__What the exercise asks__. Start at the line below containing "# The timed" and stop at the line containing "SLEW_VIOLATIONS=0". Repeat every line of that stretch exactly, and nothing outside it.
#### Source material ####
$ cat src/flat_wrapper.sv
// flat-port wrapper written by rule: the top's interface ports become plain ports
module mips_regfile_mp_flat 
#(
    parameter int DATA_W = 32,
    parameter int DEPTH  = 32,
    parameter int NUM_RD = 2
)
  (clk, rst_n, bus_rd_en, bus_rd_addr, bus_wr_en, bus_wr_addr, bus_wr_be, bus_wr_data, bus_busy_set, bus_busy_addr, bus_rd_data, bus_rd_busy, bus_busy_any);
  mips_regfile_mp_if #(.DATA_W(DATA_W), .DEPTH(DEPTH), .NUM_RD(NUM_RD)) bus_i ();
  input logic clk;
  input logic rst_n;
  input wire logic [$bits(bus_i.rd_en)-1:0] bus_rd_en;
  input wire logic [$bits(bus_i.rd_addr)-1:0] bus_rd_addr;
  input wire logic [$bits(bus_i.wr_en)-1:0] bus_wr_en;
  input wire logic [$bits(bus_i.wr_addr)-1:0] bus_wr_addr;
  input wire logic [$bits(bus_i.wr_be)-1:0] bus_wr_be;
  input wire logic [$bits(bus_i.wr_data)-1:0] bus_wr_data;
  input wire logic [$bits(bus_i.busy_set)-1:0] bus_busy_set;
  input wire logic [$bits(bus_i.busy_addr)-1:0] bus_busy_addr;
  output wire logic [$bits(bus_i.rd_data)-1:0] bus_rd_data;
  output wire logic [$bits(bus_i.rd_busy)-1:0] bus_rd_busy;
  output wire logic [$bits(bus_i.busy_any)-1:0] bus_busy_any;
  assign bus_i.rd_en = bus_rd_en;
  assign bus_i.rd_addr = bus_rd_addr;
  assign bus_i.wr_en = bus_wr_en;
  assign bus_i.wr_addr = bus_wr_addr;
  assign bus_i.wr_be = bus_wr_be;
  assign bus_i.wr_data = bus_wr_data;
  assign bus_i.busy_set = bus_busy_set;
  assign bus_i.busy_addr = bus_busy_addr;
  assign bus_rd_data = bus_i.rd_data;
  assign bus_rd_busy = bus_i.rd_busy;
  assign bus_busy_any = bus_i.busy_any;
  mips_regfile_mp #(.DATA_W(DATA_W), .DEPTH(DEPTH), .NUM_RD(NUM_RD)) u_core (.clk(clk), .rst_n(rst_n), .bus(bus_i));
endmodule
####
#### Source material ####
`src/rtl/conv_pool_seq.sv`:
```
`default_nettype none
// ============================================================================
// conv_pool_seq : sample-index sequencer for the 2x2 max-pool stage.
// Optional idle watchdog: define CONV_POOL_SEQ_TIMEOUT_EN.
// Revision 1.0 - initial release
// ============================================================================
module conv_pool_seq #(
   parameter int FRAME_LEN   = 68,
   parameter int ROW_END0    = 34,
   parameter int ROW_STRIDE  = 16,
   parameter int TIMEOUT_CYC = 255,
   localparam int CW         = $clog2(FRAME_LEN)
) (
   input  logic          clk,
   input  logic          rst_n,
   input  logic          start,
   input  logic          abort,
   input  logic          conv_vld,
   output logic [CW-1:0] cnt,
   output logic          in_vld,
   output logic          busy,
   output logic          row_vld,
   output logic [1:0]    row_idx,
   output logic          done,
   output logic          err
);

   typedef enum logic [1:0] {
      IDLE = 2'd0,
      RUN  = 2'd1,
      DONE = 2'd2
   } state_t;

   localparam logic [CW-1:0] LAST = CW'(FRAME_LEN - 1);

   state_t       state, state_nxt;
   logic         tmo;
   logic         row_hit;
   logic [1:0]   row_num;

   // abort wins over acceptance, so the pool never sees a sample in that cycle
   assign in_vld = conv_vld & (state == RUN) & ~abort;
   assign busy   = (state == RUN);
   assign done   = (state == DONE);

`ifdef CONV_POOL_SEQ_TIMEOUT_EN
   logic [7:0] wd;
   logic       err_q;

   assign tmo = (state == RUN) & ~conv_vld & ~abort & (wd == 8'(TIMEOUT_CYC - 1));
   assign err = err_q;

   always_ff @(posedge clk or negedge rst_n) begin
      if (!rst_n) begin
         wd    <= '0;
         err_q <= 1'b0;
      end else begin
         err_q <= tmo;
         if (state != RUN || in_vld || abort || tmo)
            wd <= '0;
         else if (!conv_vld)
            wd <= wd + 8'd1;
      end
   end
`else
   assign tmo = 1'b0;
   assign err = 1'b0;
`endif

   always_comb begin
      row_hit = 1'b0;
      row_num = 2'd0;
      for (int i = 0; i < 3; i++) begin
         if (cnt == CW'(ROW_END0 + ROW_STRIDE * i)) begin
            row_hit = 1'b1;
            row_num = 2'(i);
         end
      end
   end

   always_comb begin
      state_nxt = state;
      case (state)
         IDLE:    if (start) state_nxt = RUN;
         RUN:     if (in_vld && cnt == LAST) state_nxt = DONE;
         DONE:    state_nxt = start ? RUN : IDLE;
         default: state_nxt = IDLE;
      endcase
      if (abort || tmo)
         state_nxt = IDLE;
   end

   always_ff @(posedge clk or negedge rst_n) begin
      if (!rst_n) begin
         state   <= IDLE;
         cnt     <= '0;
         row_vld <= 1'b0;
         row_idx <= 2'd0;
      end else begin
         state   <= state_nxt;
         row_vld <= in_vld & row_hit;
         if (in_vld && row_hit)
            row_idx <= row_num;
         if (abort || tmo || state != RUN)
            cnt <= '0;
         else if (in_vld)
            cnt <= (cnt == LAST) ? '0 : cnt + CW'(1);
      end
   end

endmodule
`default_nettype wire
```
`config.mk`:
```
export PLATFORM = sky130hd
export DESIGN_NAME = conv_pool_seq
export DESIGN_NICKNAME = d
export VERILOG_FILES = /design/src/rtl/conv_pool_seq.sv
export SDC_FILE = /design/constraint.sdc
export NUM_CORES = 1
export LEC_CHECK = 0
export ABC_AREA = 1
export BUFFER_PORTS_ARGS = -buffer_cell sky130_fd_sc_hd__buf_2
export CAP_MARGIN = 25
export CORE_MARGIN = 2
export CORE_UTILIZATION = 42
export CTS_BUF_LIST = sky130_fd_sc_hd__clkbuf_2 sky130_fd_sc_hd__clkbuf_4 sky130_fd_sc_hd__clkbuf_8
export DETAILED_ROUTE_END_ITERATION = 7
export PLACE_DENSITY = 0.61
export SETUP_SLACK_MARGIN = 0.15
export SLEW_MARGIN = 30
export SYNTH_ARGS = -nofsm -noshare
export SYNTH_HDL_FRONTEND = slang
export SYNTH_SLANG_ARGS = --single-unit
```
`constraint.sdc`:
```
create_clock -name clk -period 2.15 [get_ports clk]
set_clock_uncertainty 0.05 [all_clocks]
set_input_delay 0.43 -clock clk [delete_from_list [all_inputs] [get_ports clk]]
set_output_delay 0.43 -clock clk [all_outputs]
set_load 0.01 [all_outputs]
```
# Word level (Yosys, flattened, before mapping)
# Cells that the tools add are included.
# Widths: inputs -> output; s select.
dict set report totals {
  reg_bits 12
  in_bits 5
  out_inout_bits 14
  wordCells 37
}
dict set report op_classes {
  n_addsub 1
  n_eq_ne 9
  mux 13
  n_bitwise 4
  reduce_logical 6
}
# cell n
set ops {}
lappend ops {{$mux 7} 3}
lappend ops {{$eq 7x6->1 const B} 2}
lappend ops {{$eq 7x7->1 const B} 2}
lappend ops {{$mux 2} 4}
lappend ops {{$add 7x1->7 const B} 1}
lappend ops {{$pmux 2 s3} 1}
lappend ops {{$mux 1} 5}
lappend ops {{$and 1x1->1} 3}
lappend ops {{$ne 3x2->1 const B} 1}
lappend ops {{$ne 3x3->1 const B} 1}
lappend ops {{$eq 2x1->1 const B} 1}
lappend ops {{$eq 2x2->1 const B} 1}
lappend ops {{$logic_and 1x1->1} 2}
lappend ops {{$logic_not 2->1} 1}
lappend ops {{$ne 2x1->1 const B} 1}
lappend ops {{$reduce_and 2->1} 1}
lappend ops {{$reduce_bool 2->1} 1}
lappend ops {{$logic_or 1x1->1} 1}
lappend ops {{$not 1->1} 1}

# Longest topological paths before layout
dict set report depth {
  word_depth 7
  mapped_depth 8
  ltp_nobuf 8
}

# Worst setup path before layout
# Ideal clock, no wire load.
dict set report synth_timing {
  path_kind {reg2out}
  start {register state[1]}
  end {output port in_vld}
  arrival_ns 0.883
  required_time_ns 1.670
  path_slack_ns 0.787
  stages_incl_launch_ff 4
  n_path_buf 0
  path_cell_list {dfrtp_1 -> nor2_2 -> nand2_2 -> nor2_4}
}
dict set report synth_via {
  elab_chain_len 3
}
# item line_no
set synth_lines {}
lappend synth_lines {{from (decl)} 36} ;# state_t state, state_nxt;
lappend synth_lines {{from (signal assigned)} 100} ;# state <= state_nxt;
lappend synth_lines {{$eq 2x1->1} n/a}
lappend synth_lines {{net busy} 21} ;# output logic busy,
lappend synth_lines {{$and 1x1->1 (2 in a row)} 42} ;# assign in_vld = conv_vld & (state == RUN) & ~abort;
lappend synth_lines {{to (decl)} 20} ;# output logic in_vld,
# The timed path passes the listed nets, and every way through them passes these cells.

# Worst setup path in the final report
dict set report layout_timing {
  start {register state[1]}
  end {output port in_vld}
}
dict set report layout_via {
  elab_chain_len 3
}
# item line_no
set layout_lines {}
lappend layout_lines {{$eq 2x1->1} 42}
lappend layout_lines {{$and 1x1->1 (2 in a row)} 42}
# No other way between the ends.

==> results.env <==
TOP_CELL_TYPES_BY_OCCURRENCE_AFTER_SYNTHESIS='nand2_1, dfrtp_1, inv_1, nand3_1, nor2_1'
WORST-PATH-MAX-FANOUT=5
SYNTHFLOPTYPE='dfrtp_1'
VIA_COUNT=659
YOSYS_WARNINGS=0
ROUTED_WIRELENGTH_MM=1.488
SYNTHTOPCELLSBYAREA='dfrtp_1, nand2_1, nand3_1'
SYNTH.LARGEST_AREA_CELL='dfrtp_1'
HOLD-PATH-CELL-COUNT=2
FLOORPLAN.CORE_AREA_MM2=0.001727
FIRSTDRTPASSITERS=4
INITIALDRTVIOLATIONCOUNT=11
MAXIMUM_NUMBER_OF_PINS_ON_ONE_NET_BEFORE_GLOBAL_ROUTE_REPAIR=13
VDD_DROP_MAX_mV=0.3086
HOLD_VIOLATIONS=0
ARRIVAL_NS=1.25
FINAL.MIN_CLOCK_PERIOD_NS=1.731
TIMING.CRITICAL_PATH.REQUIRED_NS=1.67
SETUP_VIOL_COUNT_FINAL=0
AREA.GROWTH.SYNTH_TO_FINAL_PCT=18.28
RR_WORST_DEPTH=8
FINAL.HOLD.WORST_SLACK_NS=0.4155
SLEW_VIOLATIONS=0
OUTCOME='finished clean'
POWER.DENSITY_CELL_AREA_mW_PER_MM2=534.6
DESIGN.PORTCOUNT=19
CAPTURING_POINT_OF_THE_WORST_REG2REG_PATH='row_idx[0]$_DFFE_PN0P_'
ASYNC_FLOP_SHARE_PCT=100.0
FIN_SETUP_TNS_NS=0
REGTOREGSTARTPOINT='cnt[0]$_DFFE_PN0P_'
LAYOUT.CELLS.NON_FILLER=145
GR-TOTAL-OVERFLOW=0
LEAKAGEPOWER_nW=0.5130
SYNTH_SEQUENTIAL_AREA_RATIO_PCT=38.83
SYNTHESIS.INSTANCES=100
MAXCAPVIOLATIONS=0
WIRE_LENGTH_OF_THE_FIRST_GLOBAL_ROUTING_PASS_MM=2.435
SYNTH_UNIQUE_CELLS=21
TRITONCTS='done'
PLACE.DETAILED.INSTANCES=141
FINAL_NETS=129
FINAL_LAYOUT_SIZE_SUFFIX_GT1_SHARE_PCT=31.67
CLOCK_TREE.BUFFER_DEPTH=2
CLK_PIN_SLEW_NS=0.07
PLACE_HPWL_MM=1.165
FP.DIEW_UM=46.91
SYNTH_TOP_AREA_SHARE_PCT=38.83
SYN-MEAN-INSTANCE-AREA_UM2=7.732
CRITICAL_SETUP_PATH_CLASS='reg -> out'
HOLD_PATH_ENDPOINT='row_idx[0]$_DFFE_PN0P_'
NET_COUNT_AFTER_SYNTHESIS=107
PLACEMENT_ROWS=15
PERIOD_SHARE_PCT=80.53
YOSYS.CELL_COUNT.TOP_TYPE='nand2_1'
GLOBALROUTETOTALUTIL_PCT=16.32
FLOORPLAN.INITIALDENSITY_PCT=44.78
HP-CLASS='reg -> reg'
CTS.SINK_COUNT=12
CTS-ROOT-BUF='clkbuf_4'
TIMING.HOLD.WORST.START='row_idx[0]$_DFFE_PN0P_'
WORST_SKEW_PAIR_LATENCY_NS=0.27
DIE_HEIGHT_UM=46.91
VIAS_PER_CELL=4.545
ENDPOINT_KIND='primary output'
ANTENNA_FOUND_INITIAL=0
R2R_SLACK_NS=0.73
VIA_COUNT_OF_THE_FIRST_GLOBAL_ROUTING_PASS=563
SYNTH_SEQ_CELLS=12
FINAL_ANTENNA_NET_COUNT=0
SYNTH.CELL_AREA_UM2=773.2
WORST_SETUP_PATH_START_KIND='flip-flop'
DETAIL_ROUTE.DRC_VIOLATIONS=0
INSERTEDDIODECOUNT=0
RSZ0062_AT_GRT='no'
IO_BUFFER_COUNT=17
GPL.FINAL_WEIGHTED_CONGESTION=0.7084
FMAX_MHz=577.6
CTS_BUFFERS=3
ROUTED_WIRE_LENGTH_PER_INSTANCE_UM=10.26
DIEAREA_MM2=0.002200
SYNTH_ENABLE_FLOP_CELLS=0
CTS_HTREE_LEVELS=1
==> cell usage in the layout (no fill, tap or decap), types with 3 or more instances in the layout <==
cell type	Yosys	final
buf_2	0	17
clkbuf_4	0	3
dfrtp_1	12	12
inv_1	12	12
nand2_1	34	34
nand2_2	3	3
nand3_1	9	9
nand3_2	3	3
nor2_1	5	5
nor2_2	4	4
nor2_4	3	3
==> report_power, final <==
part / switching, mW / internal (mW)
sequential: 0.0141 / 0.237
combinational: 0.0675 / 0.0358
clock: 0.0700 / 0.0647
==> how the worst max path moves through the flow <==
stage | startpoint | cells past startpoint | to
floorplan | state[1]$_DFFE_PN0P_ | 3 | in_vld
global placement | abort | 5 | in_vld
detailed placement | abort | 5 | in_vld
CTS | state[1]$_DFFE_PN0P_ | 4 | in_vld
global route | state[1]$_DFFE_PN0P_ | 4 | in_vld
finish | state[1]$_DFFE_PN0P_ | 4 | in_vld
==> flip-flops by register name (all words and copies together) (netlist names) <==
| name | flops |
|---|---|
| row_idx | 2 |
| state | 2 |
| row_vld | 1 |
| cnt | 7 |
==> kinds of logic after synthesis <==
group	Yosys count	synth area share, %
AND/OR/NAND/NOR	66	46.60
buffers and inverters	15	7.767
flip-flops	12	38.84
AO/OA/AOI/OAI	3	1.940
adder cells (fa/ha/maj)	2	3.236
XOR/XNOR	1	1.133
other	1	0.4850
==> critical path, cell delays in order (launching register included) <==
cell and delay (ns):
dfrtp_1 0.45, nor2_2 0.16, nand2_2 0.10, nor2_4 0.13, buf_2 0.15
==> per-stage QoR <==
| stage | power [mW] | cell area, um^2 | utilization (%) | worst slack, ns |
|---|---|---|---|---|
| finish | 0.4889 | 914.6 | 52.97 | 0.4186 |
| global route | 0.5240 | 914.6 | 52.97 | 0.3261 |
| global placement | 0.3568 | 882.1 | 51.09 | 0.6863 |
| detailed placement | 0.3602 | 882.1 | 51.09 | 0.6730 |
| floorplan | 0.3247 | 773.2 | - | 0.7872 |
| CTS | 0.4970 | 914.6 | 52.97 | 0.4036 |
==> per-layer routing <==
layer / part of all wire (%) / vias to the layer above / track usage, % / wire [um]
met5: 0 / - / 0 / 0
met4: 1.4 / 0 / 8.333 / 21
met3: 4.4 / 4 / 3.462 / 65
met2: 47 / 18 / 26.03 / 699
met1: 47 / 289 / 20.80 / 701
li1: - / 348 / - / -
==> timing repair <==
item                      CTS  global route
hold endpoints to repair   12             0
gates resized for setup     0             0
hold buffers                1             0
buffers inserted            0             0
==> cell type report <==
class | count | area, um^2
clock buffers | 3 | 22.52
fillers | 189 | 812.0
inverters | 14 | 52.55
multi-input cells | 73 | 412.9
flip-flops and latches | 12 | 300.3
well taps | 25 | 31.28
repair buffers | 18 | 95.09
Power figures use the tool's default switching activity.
####
__Result for this exercise__.
# The timed path passes the listed nets, and every way through them passes these cells.

# Worst setup path in the final report
dict set report layout_timing {
  start {register state[1]}
  end {output port in_vld}
}
dict set report layout_via {
  elab_chain_len 3
}
# item line_no
set layout_lines {}
lappend layout_lines {{$eq 2x1->1} 42}
lappend layout_lines {{$and 1x1->1 (2 in a row)} 42}
# No other way between the ends.

==> results.env <==
TOP_CELL_TYPES_BY_OCCURRENCE_AFTER_SYNTHESIS='nand2_1, dfrtp_1, inv_1, nand3_1, nor2_1'
WORST-PATH-MAX-FANOUT=5
SYNTHFLOPTYPE='dfrtp_1'
VIA_COUNT=659
YOSYS_WARNINGS=0
ROUTED_WIRELENGTH_MM=1.488
SYNTHTOPCELLSBYAREA='dfrtp_1, nand2_1, nand3_1'
SYNTH.LARGEST_AREA_CELL='dfrtp_1'
HOLD-PATH-CELL-COUNT=2
FLOORPLAN.CORE_AREA_MM2=0.001727
FIRSTDRTPASSITERS=4
INITIALDRTVIOLATIONCOUNT=11
MAXIMUM_NUMBER_OF_PINS_ON_ONE_NET_BEFORE_GLOBAL_ROUTE_REPAIR=13
VDD_DROP_MAX_mV=0.3086
HOLD_VIOLATIONS=0
ARRIVAL_NS=1.25
FINAL.MIN_CLOCK_PERIOD_NS=1.731
TIMING.CRITICAL_PATH.REQUIRED_NS=1.67
SETUP_VIOL_COUNT_FINAL=0
AREA.GROWTH.SYNTH_TO_FINAL_PCT=18.28
RR_WORST_DEPTH=8
FINAL.HOLD.WORST_SLACK_NS=0.4155
SLEW_VIOLATIONS=0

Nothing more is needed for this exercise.